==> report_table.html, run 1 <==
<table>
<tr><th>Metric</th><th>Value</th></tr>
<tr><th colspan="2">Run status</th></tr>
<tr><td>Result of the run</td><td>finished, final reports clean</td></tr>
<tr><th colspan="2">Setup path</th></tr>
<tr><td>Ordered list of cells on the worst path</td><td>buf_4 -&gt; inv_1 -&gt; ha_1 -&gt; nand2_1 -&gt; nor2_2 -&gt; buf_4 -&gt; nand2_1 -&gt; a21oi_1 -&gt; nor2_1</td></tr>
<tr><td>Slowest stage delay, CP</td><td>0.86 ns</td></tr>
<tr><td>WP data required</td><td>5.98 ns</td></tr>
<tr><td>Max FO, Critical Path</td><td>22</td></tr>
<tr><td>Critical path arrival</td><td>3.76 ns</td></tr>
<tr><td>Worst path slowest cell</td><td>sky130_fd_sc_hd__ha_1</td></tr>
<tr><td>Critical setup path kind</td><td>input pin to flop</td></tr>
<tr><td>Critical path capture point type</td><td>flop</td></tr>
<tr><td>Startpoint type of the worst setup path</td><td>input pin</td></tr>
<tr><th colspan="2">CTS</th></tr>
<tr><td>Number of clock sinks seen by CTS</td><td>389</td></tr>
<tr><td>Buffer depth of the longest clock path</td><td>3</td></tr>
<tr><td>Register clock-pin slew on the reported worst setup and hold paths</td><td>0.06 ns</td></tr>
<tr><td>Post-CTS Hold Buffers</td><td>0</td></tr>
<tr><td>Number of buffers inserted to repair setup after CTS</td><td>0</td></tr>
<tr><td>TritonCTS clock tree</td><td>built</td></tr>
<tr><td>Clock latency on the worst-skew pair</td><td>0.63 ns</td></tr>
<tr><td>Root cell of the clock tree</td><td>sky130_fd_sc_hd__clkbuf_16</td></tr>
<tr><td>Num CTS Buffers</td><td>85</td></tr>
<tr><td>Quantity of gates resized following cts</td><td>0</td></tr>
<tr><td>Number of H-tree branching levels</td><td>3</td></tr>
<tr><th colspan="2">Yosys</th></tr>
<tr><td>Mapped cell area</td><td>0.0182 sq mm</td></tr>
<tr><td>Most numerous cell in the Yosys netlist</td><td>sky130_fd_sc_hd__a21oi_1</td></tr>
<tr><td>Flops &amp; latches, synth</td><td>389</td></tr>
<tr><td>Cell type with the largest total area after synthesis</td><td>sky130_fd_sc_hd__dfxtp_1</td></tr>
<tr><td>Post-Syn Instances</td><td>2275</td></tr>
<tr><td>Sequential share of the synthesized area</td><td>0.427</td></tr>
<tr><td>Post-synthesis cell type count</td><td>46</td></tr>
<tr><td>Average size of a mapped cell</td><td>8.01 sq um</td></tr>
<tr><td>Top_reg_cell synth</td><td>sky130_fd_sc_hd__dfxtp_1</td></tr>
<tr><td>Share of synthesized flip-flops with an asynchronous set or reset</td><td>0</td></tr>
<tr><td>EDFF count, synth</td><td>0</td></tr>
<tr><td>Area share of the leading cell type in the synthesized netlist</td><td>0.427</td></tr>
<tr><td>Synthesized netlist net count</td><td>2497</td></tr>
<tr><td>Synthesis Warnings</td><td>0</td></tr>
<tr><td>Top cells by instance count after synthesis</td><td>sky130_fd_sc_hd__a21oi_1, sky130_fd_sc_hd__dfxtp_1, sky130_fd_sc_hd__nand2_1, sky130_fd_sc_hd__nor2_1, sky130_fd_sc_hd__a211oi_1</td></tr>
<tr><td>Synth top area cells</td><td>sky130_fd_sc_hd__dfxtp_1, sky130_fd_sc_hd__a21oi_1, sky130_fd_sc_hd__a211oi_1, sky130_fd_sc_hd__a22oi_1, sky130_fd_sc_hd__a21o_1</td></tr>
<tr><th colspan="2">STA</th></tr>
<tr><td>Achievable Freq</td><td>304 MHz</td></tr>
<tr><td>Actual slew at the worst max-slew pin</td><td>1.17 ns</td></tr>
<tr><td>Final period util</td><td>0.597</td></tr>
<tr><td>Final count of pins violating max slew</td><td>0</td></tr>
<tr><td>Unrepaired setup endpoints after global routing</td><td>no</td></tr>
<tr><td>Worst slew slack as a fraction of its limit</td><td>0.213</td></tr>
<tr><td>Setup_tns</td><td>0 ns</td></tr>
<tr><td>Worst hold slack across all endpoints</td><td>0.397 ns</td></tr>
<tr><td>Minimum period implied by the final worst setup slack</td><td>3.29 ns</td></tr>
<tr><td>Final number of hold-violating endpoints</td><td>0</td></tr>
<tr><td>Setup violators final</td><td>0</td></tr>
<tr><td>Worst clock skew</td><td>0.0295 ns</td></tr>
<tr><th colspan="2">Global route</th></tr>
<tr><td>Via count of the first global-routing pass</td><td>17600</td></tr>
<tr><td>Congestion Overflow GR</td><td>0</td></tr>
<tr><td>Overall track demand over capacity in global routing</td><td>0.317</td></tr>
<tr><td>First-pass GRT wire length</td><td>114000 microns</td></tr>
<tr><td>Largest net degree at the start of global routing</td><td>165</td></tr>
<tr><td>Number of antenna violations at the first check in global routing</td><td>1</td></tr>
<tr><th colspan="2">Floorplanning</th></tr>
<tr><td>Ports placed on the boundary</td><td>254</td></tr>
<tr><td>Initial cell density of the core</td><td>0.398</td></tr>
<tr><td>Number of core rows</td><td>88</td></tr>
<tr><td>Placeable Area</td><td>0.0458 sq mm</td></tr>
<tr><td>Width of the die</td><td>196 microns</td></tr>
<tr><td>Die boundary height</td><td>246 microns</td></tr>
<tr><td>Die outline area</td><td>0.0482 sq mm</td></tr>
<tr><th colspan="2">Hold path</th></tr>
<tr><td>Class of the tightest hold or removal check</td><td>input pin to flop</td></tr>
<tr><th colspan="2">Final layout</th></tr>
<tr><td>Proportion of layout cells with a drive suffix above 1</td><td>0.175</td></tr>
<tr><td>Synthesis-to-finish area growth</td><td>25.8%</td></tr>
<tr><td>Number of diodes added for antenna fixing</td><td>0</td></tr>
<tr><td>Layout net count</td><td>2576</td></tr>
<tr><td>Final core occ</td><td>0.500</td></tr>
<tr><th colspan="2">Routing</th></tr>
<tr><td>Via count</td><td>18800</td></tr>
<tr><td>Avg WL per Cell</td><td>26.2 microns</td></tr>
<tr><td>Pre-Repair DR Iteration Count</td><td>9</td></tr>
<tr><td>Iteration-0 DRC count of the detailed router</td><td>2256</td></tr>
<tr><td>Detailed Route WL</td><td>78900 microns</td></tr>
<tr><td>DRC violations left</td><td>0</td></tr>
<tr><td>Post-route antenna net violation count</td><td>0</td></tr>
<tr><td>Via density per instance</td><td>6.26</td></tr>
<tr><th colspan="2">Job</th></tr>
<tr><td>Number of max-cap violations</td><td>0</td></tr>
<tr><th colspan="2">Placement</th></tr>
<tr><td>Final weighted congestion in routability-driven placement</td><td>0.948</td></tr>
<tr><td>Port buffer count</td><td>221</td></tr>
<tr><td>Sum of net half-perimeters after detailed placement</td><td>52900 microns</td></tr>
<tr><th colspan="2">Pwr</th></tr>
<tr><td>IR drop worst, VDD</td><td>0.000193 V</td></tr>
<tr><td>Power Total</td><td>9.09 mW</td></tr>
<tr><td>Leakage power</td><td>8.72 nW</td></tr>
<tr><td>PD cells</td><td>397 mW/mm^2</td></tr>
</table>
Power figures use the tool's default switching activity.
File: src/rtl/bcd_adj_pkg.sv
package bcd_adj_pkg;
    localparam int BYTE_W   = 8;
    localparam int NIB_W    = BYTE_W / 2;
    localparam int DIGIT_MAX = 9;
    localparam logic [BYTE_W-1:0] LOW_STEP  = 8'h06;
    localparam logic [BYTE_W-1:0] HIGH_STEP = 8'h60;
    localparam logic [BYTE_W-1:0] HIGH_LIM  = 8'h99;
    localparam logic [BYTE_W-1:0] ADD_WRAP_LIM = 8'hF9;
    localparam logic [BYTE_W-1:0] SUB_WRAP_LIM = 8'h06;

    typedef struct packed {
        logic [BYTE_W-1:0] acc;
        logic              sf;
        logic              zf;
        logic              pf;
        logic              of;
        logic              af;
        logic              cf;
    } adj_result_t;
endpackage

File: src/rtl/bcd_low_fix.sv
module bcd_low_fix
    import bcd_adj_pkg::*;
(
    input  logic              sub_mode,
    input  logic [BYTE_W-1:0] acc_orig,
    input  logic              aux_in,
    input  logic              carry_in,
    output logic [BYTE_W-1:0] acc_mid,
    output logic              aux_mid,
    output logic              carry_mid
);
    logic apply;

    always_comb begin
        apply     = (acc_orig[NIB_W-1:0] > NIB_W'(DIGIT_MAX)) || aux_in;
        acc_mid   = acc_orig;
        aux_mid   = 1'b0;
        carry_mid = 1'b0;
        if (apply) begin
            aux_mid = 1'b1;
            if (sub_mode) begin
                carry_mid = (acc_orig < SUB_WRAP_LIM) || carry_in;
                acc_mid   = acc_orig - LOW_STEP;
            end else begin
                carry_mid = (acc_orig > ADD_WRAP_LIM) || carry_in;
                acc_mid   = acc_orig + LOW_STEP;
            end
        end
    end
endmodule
--
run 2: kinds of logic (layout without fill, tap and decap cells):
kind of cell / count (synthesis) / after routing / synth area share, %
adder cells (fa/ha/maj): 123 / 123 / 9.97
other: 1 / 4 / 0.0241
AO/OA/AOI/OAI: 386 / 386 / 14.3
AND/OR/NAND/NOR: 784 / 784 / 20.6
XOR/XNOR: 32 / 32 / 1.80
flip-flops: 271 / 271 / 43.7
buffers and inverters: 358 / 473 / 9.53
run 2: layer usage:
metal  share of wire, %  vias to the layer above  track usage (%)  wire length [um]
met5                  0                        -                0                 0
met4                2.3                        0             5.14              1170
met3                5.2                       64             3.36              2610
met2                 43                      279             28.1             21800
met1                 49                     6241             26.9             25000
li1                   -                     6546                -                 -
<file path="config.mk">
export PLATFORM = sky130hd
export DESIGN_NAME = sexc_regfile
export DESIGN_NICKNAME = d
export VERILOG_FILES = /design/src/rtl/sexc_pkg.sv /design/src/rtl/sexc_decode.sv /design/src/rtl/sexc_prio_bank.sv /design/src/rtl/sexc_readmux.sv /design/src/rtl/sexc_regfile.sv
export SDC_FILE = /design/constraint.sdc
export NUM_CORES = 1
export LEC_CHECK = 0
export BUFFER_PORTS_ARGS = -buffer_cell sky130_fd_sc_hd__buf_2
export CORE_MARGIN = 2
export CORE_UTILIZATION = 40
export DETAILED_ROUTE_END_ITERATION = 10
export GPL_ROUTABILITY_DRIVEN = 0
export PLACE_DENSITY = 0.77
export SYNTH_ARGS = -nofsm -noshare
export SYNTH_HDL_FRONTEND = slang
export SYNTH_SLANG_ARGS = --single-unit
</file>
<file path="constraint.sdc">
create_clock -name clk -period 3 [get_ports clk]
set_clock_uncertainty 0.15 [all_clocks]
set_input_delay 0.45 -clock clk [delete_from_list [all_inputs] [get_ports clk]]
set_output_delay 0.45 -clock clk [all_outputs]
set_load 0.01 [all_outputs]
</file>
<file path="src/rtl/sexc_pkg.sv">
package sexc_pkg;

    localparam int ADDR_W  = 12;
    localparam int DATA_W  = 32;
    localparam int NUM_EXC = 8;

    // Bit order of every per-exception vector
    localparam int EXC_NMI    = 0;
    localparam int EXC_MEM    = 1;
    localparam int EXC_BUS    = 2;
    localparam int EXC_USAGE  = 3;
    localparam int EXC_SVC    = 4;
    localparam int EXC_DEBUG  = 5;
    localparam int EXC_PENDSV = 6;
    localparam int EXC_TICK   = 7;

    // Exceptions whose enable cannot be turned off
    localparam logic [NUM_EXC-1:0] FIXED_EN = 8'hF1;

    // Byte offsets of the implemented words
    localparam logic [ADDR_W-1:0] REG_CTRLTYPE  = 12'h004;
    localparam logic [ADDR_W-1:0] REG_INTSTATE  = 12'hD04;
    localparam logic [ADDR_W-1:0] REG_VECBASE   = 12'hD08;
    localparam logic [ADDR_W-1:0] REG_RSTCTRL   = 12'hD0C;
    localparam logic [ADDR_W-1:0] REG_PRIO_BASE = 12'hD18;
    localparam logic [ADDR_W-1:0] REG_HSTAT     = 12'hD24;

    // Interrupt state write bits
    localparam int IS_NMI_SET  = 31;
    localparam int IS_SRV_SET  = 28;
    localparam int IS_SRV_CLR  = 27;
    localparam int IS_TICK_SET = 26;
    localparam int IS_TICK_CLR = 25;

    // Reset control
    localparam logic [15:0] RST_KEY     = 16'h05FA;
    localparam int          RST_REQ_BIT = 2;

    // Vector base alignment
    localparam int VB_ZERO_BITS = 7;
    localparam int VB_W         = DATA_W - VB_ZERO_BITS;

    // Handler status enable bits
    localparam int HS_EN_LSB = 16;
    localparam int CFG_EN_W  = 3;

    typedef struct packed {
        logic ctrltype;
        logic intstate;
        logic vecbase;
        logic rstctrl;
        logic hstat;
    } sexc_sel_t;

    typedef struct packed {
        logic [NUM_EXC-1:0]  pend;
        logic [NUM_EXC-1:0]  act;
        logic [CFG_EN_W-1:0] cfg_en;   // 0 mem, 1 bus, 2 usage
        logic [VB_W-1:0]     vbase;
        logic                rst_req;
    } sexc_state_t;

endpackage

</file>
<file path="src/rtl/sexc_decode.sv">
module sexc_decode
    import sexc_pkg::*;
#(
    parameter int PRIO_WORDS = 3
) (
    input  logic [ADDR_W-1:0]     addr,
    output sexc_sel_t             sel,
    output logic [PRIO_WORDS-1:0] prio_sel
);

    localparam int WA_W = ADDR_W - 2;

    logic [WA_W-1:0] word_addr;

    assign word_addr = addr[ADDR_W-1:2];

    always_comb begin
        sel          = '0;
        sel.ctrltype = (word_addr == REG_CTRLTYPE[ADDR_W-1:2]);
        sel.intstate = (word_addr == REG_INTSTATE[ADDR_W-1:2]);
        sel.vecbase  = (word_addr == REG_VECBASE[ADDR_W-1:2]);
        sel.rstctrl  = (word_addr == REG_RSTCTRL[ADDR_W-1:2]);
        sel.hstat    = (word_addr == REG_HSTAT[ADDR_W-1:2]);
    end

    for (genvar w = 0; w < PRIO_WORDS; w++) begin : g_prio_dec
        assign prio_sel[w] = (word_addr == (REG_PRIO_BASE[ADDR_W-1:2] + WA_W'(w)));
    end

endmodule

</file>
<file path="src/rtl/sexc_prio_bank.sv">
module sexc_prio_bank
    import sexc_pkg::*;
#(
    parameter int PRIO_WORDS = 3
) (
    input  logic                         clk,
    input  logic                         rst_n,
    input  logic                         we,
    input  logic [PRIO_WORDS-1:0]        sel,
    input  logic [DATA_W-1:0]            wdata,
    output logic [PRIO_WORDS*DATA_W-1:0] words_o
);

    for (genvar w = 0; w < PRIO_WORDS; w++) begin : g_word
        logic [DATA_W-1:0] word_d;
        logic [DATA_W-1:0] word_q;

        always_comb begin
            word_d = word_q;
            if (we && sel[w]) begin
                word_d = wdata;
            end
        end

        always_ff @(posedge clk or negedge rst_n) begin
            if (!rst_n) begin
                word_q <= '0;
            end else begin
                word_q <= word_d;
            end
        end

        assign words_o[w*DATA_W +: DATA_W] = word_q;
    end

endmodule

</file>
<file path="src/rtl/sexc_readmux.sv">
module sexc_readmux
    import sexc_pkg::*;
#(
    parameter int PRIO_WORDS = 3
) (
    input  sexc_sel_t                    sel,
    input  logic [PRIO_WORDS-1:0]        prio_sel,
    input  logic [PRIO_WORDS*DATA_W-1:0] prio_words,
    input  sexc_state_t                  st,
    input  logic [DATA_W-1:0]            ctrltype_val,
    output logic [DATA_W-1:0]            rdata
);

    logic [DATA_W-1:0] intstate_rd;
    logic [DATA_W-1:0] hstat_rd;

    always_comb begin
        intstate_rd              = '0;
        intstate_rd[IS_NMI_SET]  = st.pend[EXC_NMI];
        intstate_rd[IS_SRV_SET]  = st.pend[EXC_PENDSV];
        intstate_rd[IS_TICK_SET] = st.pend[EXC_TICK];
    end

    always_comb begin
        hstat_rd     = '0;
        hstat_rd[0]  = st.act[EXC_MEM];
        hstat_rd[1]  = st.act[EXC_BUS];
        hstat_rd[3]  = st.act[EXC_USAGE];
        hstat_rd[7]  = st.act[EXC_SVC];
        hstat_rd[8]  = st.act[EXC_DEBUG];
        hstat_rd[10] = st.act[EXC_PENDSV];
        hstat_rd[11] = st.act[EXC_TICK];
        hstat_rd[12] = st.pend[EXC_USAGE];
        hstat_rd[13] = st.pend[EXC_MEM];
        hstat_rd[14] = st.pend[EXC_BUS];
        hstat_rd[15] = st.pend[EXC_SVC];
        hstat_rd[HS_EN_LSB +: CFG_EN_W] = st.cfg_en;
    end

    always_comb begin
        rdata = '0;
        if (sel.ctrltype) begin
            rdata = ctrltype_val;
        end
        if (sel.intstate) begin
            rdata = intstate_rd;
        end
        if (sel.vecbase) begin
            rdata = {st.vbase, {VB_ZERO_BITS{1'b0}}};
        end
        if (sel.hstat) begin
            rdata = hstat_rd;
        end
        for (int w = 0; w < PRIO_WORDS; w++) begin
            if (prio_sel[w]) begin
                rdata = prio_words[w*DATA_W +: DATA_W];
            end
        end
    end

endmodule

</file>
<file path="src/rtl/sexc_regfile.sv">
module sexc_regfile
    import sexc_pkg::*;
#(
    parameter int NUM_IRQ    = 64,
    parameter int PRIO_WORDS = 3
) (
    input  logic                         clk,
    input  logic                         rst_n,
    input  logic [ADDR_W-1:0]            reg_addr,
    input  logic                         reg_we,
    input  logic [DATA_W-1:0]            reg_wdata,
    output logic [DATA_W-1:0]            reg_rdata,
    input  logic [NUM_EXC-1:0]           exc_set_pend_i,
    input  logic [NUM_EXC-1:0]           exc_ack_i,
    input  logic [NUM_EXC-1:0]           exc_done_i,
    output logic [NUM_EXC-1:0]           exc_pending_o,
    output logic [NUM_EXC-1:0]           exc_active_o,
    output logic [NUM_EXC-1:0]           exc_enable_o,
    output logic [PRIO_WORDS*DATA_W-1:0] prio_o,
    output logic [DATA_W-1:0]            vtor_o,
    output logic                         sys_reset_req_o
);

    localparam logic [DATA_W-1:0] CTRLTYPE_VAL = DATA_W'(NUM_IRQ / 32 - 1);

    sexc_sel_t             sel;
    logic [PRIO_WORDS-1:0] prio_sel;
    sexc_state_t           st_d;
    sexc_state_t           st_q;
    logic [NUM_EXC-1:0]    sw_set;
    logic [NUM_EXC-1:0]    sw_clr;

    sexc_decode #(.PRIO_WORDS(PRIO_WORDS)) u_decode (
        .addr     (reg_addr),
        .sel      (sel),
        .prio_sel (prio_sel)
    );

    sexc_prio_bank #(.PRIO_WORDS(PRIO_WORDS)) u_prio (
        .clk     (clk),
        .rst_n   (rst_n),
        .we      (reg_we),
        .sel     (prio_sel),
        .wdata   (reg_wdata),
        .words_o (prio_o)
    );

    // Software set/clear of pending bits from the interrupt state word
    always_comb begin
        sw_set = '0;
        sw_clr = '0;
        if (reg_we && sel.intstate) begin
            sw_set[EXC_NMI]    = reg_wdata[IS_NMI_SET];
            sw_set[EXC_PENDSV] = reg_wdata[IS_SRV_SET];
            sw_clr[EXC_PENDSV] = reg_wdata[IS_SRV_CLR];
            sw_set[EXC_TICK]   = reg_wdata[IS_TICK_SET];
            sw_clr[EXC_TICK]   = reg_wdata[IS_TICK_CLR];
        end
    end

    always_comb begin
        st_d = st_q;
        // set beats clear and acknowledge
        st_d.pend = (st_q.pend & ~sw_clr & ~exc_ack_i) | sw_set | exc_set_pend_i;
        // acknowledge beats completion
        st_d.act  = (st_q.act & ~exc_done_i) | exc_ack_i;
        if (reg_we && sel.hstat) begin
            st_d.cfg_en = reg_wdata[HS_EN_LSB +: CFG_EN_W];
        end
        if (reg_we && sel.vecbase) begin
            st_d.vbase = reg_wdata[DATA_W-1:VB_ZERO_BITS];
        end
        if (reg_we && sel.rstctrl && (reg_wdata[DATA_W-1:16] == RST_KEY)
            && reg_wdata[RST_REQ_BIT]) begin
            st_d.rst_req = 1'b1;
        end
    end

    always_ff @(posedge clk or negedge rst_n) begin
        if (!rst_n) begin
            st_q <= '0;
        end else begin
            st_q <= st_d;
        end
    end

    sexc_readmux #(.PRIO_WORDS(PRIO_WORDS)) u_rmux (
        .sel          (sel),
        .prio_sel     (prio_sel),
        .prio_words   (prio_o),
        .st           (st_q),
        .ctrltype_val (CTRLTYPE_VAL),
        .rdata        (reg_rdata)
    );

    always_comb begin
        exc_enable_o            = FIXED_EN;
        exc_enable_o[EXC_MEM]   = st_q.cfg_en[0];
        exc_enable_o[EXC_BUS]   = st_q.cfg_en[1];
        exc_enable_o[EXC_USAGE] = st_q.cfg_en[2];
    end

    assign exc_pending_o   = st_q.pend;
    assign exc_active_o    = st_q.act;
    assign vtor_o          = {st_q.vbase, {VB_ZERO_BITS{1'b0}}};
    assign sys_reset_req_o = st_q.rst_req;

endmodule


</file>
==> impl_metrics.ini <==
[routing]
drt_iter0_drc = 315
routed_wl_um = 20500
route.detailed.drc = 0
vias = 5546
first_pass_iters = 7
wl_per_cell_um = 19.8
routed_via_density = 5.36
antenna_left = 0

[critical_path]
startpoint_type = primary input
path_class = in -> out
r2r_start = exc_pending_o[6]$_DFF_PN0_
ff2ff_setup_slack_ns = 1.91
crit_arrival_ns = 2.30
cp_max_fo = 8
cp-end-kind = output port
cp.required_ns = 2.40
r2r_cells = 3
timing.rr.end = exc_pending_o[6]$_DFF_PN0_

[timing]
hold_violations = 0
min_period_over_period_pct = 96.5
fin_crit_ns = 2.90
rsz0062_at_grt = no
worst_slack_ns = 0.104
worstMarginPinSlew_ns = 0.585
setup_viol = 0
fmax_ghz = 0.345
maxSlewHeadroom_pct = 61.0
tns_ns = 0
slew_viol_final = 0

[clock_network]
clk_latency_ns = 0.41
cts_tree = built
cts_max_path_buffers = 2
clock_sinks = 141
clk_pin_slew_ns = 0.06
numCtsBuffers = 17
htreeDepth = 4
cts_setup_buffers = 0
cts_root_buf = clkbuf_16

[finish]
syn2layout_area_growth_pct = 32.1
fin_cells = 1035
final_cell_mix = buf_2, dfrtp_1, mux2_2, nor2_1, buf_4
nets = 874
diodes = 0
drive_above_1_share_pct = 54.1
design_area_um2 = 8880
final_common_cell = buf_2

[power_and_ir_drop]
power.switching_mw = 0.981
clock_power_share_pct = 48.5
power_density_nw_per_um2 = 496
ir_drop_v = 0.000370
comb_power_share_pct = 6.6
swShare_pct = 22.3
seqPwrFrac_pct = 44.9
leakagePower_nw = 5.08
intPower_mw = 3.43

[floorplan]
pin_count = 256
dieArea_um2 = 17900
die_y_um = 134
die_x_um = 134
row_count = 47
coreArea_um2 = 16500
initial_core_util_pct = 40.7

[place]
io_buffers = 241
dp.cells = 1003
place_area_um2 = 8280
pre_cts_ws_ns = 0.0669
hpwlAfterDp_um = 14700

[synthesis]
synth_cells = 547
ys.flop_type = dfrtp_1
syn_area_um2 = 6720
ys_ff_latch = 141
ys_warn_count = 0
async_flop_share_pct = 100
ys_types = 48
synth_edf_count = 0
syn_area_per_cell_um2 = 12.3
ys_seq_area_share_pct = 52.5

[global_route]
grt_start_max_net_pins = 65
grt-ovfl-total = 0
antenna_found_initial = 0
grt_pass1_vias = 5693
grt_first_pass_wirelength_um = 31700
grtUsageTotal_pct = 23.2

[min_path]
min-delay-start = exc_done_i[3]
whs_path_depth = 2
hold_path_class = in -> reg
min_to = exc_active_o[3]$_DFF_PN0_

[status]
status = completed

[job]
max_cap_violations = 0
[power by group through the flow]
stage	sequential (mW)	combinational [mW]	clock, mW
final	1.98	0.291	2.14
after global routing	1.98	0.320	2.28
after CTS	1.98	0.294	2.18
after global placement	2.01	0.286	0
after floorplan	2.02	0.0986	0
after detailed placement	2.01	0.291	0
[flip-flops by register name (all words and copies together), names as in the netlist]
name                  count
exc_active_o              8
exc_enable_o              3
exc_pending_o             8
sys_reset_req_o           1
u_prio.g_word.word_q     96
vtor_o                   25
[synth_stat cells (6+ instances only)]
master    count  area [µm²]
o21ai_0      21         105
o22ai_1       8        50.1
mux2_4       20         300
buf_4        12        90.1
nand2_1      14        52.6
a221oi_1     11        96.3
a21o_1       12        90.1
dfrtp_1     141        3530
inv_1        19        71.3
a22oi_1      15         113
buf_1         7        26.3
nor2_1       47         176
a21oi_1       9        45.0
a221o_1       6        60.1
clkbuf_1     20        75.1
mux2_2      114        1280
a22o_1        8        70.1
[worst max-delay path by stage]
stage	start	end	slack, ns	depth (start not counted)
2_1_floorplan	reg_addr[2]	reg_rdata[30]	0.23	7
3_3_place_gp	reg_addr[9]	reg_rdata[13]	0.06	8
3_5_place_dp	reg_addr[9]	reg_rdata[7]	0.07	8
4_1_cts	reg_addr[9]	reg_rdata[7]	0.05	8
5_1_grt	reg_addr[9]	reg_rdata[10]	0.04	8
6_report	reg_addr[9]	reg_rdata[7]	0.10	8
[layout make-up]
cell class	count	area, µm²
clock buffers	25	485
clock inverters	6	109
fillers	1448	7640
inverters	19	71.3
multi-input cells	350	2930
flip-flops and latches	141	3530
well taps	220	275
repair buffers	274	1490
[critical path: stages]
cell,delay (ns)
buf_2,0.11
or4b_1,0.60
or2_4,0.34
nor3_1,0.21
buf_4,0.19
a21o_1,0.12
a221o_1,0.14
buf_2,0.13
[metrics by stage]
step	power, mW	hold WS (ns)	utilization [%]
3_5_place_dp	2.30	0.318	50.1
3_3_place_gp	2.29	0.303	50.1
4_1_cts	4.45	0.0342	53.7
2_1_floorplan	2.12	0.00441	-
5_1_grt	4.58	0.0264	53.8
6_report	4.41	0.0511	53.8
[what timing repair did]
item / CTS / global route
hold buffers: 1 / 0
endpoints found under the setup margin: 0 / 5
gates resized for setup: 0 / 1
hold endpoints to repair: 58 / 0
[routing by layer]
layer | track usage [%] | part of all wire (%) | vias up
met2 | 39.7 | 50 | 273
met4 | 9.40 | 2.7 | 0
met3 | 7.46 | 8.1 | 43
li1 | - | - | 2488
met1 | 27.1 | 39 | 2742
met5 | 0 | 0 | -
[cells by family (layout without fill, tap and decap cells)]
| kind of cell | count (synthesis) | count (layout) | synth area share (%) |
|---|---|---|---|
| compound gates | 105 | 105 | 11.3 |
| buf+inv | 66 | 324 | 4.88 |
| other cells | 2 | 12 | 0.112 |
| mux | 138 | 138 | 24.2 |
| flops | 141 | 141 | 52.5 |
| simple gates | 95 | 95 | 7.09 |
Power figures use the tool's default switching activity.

Work instruction: Copy out, from the material above, each line where the word "boundary" is present.

Task answer:
<tr><td>Ports placed on the boundary</td><td>254</td></tr>
<tr><td>Die boundary height</td><td>246 microns</td></tr>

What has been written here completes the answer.